EXERCISE DETAILS –
Output only the lines of the entries that follow, starting at the one with "Clock inverter: 19 / 254 / 1.20" and running down to the one with "setup buffers: 3 / 31", both included and unchanged.

RECORDS PROVIDED –
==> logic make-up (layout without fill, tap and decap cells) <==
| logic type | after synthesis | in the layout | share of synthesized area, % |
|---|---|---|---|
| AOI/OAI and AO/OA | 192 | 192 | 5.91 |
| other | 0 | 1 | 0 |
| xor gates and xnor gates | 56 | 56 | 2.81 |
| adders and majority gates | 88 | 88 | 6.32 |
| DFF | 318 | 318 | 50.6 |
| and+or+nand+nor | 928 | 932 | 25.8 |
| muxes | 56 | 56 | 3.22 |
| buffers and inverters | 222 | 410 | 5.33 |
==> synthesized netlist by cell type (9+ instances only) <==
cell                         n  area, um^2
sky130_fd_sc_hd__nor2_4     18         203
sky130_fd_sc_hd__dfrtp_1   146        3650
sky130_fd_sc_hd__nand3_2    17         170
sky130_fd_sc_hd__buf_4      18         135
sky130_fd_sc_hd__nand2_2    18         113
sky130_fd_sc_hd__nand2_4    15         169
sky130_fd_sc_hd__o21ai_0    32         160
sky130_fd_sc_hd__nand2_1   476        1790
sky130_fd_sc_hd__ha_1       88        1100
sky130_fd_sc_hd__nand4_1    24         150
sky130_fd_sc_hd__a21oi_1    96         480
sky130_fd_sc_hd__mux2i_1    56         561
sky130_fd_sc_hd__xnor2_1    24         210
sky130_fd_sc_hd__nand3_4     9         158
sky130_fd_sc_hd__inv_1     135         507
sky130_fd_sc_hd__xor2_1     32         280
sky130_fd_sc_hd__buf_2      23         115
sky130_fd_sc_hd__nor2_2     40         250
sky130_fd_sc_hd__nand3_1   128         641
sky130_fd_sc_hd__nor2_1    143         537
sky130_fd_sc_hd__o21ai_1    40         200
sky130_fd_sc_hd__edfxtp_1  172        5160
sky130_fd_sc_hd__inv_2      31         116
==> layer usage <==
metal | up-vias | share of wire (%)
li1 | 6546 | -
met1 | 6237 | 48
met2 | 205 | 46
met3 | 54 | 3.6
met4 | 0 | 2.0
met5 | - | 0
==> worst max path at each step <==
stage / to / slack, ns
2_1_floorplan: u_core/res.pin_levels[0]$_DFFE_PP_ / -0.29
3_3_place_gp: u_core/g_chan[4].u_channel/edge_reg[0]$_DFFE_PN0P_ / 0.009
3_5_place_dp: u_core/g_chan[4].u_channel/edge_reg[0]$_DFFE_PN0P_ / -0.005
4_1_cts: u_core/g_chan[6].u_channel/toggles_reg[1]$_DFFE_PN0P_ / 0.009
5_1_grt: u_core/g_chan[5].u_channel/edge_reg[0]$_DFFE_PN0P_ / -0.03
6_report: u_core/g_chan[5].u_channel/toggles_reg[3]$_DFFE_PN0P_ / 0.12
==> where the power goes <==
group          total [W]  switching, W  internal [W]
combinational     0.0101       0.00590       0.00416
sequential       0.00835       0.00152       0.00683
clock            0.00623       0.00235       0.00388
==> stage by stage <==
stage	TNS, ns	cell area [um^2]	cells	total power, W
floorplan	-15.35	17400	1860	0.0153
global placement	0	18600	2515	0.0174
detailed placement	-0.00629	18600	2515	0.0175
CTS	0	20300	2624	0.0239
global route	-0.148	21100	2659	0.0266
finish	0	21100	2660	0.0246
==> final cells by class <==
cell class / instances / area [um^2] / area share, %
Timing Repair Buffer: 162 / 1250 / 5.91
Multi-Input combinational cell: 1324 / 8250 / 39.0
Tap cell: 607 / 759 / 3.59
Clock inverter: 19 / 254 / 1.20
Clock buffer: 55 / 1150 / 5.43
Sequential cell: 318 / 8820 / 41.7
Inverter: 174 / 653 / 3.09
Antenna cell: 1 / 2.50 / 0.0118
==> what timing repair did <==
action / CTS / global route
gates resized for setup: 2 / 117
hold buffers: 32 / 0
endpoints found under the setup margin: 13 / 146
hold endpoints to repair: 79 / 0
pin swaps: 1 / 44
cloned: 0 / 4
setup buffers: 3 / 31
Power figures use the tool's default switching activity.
--- src/rtl/assert_macros.svh ---
// ----------------------------------------------------------------------------
// assert_macros.svh
// assertion shorthands, sampled on clk and disabled while rst_n is low
// ----------------------------------------------------------------------------
`ifndef ASSERT_MACROS_SVH
`define ASSERT_MACROS_SVH

// condition holds at every clock edge out of reset
`define CVSQ_ASSERT_ALWAYS(label, cond) \
    label: assert property (@(posedge clk) disable iff (!rst_n) (cond)) \
        else $error("assertion failed");

// consequence holds in the same cycle as the antecedent
`define CVSQ_ASSERT_IMPLIES(label, ante, cons) \
    label: assert property (@(posedge clk) disable iff (!rst_n) (ante) |-> (cons)) \
        else $error("assertion failed");

// consequence holds in the cycle after the antecedent
`define CVSQ_ASSERT_NEXT(label, ante, cons) \
    label: assert property (@(posedge clk) disable iff (!rst_n) (ante) |=> (cons)) \
        else $error("assertion failed");

`endif

--- src/rtl/cvsq_ram.sv ---
// ----------------------------------------------------------------------------
// cvsq_ram
// simple dual-port ram, one write and one registered read per cycle
// ----------------------------------------------------------------------------
module cvsq_ram #(
    parameter int WIDTH = 8,
    parameter int DEPTH = 16
) (
    input  logic                     clk,
    input  logic                     we,
    input  logic [$clog2(DEPTH)-1:0] waddr,
    input  logic [WIDTH-1:0]         wdata,
    input  logic [$clog2(DEPTH)-1:0] raddr,
    output logic [WIDTH-1:0]         rdata
);

    logic [WIDTH-1:0] mem [DEPTH];

    always_ff @(posedge clk)
    begin
        if (we)
        begin
            mem[waddr] <= wdata;
        end
        rdata <= mem[raddr];
    end

endmodule
$ cat config.mk
export PLATFORM = sky130hd
export DESIGN_NAME = stcd_lane
export DESIGN_NICKNAME = d
export VERILOG_FILES = /design/src/rtl/core/stcd_pkg.sv /design/src/rtl/core/stcd_lane.sv
export SDC_FILE = /design/constraint.sdc
export NUM_CORES = 1
export LEC_CHECK = 0
export ABC_CLOCK_PERIOD_IN_PS = 2600
export BUFFER_PORTS_ARGS = -buffer_cell sky130_fd_sc_hd__buf_2
export CORE_AREA = 4 4 47 49
export DETAILED_ROUTE_END_ITERATION = 7
export DIE_AREA = 0 0 51 53
export PLACE_DENSITY = 0.87
export SLEW_MARGIN = 10
export SYNTH_ARGS = -nofsm -noshare
export SYNTH_HDL_FRONTEND = slang
export SYNTH_SLANG_ARGS = --single-unit
$ cat constraint.sdc
create_clock -name vclk -period 2.6
set_input_delay 0.13 -clock vclk [all_inputs]
set_output_delay 0.13 -clock vclk [all_outputs]
set_load 0.03 [all_outputs]
==> src/rtl/core/obb_overlap_test_2d_defines.svh <==
// Assertion macros shared by the oriented-box overlap tester RTL.
`ifndef OBB_OVERLAP_TEST_2D_DEFINES_SVH
`define OBB_OVERLAP_TEST_2D_DEFINES_SVH

// Same-cycle implication, sampled on clk, off while rst_n is low.
`define OBB_ASSERT_NOW(lbl, ante, cons, msg) \
    lbl: assert property (@(posedge clk) disable iff (!rst_n) (ante) |-> (cons)) \
        else $error(msg);

// Next-cycle implication, sampled on clk, off while rst_n is low.
`define OBB_ASSERT_NEXT(lbl, ante, cons, msg) \
    lbl: assert property (@(posedge clk) disable iff (!rst_n) (ante) |=> (cons)) \
        else $error(msg);

`endif

==> src/rtl/core/obbot_pkg.sv <==
// Shared types and constants of the oriented-box overlap tester.
package obbot_pkg;

    // Opcode of an input word
    localparam logic OP_STORE = 1'b0;
    localparam logic OP_TEST  = 1'b1;

    // Width of the slot fields on the ports
    localparam int SLOT_FIELD_W = 4;
    localparam int SLOT_CODES   = 1 << SLOT_FIELD_W;

    // Largest positive Q16.16 distance or radius
    localparam logic [30:0] POS_MAX = 31'h7FFF_FFFF;

    // One box as held in the table
    typedef struct packed {
        logic [31:0] center_x;
        logic [31:0] center_y;
        logic [15:0] axis_u_x;
        logic [15:0] axis_u_y;
        logic [15:0] axis_v_x;
        logic [15:0] axis_v_y;
        logic [30:0] half_len_u;
        logic [30:0] half_len_v;
    } box_t;

    // Tag of the product issued to the shared multiplier
    typedef enum logic [3:0] {
        MOP_NONE,
        MOP_DIST0,
        MOP_DIST1,
        MOP_DOT0,
        MOP_DOT1,
        MOP_DOT2,
        MOP_DOT3,
        MOP_RAD0,
        MOP_RAD1
    } mop_t;

    // Sequencer to arithmetic unit
    typedef struct packed {
        mop_t op;
        logic clr;
    } alu_ctl_t;

    // Arithmetic unit to sequencer
    typedef struct packed {
        logic busy;
        logic sep;
    } alu_sts_t;

endpackage

==> src/rtl/core/obbot_box_mem.sv <==
// Box table: one write port, one read port with registered read data.
module obbot_box_mem #(
    parameter int BOX_SLOTS = 16,
    localparam int IDX_W = $clog2(BOX_SLOTS)
) (
    input  logic             clk,
    input  logic             wr_en,
    input  logic [IDX_W-1:0] wr_addr,
    input  obbot_pkg::box_t  wr_data,
    input  logic             rd_en,
    input  logic [IDX_W-1:0] rd_addr,
    output obbot_pkg::box_t  rd_data
);
    import obbot_pkg::*;

    box_t mem [BOX_SLOTS];
    box_t rd_data_reg;

    // Write a box word
    always_ff @(posedge clk)
    begin
        if (wr_en)
        begin
            mem[wr_addr] <= wr_data;
        end
    end

    // Read and hold until the next read
    always_ff @(posedge clk)
    begin
        if (rd_en)
        begin
            rd_data_reg <= mem[rd_addr];
        end
    end

    assign rd_data = rd_data_reg;

endmodule

==> config.mk <==
export PLATFORM = sky130hd
export DESIGN_NAME = obbot_box_mem
export DESIGN_NICKNAME = d
export VERILOG_FILES = /design/src/rtl/core/obb_overlap_test_2d_defines.svh /design/src/rtl/core/obbot_pkg.sv /design/src/rtl/core/obbot_box_mem.sv
export SDC_FILE = /design/constraint.sdc
export NUM_CORES = 2
export LEC_CHECK = 0
export ABC_AREA = 1
export BUFFER_PORTS_ARGS = -buffer_cell sky130_fd_sc_hd__buf_2
export CORE_UTILIZATION = 25
export DETAILED_ROUTE_END_ITERATION = 10
export MAX_ROUTING_LAYER = met4
export PLACE_DENSITY_LB_ADDON = 0.3
export SYNTH_ARGS = -nofsm -noshare
export SYNTH_HDL_FRONTEND = slang
export SYNTH_SLANG_ARGS = --single-unit
==> constraint.sdc <==
create_clock -name clk -period 33.4 [get_ports clk]
set_clock_uncertainty 0.2 [all_clocks]
set_input_delay 5.01 -clock clk [delete_from_list [all_inputs] [get_ports clk]]
set_output_delay 5.01 -clock clk [all_outputs]
set_load 0.05 [all_outputs]
---- Yosys cells after proc, flatten, opt, wreduce, memory -nomap -nowiden ----
Memory sizes are Yosys's and may differ from the RTL's. A register that Yosys moved wholly into a read port is not among the register bits.
Cells that the tools add are included.
storage, ports and cells
  bits in registers ....................... 0
  bits in writable memories ............... 3,040
  input port bits ......................... 201
  output and inout port bits .............. 190
  logic and storage cells ................. 3
  memories kept ........................... 1
memories
  name  depth  bits a word  rd ports  clocked after memory_dff  write ports  RTL line             RTL
  mem   16     190          1         1                         1            obbot_box_mem.sv:16  box_t mem [BOX_SLOTS];
cells by class
  mux-type cells .......................... 2
operator list
  operator           number
  1-bit two-way mux  2

---- Depth between registers and ports, before layout ----
  word-level depth ........................ 2
  depth in mapped cells ................... 11
  depth with buffers taken out ............ 7

---- Worst setup path before layout ----
Ideal clock, no wire load.
  kind .................................... input to register
  start ................................... input wr_addr[2]
  end ..................................... memory mem[10][0] (netlist name) (enable)
  library setup time ...................... 0.744 ns
  arrival ................................. 13.103 ns
  data required time ...................... 32.456 ns
  path slack .............................. 19.353 ns
  stages on the path ...................... 2
  buffers on the path ..................... 0
  cells stage by stage .................... nand3b_1 > nor2_1
RTL lines
  item             RTL line             RTL
  start, declared  obbot_box_mem.sv:8   input logic [IDX_W-1:0] wr_addr,
  end, declared    obbot_box_mem.sv:16
No word-level cell before the write port.

==> metrics.yaml <==
sta:
  rsz0062_at_grt: "false"
  finalCritPeriodShare: 0.3242
  slew_viol_final: 85
  fin_setup_tns_ns: 0
  min_period_ns: 10.83
  max-slew-margin-rel: -0.05423
  finalSetupViolCount: 0
  worst_pin_slew_ns: 1.581
  hold_violations: 0
  max_freq_ghz: 0.09236
layout:
  largest_register_ffs: 3040
  final_cells: 19125
  fill_cells: 53630
  syn_to_final_growth_pct: 15.68
  final_util: 0.2903
  ff_latch_area_um2: 96990
  drive_gt1_frac: 0.08951
  nNetsFinal: 12025
  final_common_cell: "nand2_1"
  most-common-layout-cells: "nand2_1 (4172), edfxtp_1 (3230), nand3_1 (2175)"
  final_cell_area_um2: 152400
  multi_input_area_um2: 26960
clocking:
  cts_tree: "built"
  cts_resized: 0
  cts.htree.levels: 5
  worstSkewPairLatency_ns: 0.98
  numCtsBuffers: 360
  cts-root-buf: "clkbuf_16"
  clockBufferDepth: 4
  path_clk_slew_ns: 0.06
  clock_sinks: 3230
  post-cts-setup-buffer-count: 0
  cts_hold_buffers: 0
status:
  outcome: "finished, violations left"
  failed_checks: "slew limit"
worst_setup_path:
  worst_ep_arrival_time_ns: 11.33
  critPathMaxFanout: 173
  critical_path_class: "input port to flop"
  cp-end-kind: "flop"
  r2r_cells: 6
  cp.required_ns: 33.90
  start_kind: "input port"
route:
  drtAntennaViolNets: 0
  viasPerCell: 4.333
  drt_iter0_drc: 6591
  drc: 0
  num_vias: 82862
  drt_pass1_iterations: 5
  post_drt_wl_per_cell_um: 20.19
  wl_mm: 386.1
logic_synthesis:
  synth_cell_type_count: 14
  netlist_area_um2: 131700
  syn_area_per_cell_um2: 11.43
  yosysSeqAreaShare: 0.7363
  syn_inst: 11527
  synth.net_count: 11728
  ys_warn_count: 0
  ys_ff_latch: 3230
floorplanning:
  coreArea_um2: 524900
  num_io_pins: 391
  rows: 266
  dieArea_um2: 529800
  dieHeight_um: 727.9
  die_w_um: 727.9
  start_util: 0.2510
placed_design:
  placed_cell_area_um2: 140900
  gp_congestion: 0.7215
  place.detailed.hpwl_mm: 190.7
  port_buffers: 390
  placedCellCount: 18430
power_and_ir_drop:
  powerDensity_nw_per_um2: 59.24
  p_leak_nw: 59.13
  ir_drop_mv: 0.04185
min_path:
  worstHoldPathCells: 6
  hp-class: "flop to flop"
grt:
  grt_pass1_vias: 80352
  grt-ovfl-total: 0
  grt_first_pass_wirelength_mm: 559.9
  grt.total_usage: 0.1455
  grt_max_degree: 182
  grt_antenna_before_repair: 103
job:
  maxCapViolCount: 0
[stage by stage]
stage	power [mW]	setup slack [ns]	hold WS (ns)
2_1_floorplan	5.044	19.35	0.4828
3_3_place_gp	5.271	21.54	0.5053
3_5_place_dp	5.273	21.48	0.5154
4_1_cts	9.140	22.56	0.4965
5_1_grt	9.335	22.13	0.5467
6_report	9.027	22.57	0.5138
[logic make-up after synthesis]
kind of cell,synth area share
flops,0.7363
simple gates,0.2038
buf+inv,0.05993
[worst max-delay path, stage by stage]
cell     delay (ns)
buf_12         0.18
inv_16         0.49
buf_4          0.79
buf_4          0.61
buf_4          0.79
buf_4          0.86
buf_4          0.85
buf_4          0.82
nand2_1        0.14
nand3_1        0.11
nand3_1        0.10
nand3_1        0.13
nand2_1        0.07
[layer usage]
metal,track usage,share of wire,vias up
met2,0.2358,0.47,2028
li1,-,-,39223
met4,0.03906,0.028,0
met5,-,0,-
met1,0.1903,0.45,40944
met3,0.02208,0.054,667
[path summary, 6_finish.rpt]
check                                  from      endpoint  slack [ns]
worst min register to register  mem[10][48]   rd_data[48]        0.51
worst max register to register  mem[13][71]   rd_data[71]       31.54
worst min-delay path            mem[10][48]   rd_data[48]        0.51
worst max-delay path             rd_addr[0]  rd_data[141]       22.57
[final cells by class]
| class | instances | share of cell area |
|---|---|---|
| timing repair buffer | 566 | 0.02283 |
| inverter | 1265 | 0.03142 |
| clock buffer | 461 | 0.06175 |
| tap | 6968 | 0.05721 |
| multi-input combinational | 6401 | 0.1769 |
| sequential | 3230 | 0.6365 |
| clock inverter | 187 | 0.01256 |
| antenna | 47 | 0.0007718 |
[report_power, final]
part	total, mW	internal [mW]	switching, mW
clock	3.85	2.18	1.67
combinational	0.581	0.131	0.450
sequential	4.60	4.57	0.0281
[cells in the mapped netlist, drive strengths merged]
cell | count | share of area
buf | 528 | 0.021
nand3b | 2 | 0.00011
or2 | 35 | 0.0017
nor2 | 17 | 0.00048
inv | 1265 | 0.036
nand2 | 4172 | 0.12
edfxtp | 3230 | 0.74
clkbuf | 103 | 0.0029
nand3 | 2175 | 0.083
Power figures use the tool's default switching activity.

YOUR RESPONSE –
Clock inverter: 19 / 254 / 1.20
Clock buffer: 55 / 1150 / 5.43
Sequential cell: 318 / 8820 / 41.7
Inverter: 174 / 653 / 3.09
Antenna cell: 1 / 2.50 / 0.0118
==> what timing repair did <==
action / CTS / global route
gates resized for setup: 2 / 117
hold buffers: 32 / 0
endpoints found under the setup margin: 13 / 146
hold endpoints to repair: 79 / 0
pin swaps: 1 / 44
cloned: 0 / 4
setup buffers: 3 / 31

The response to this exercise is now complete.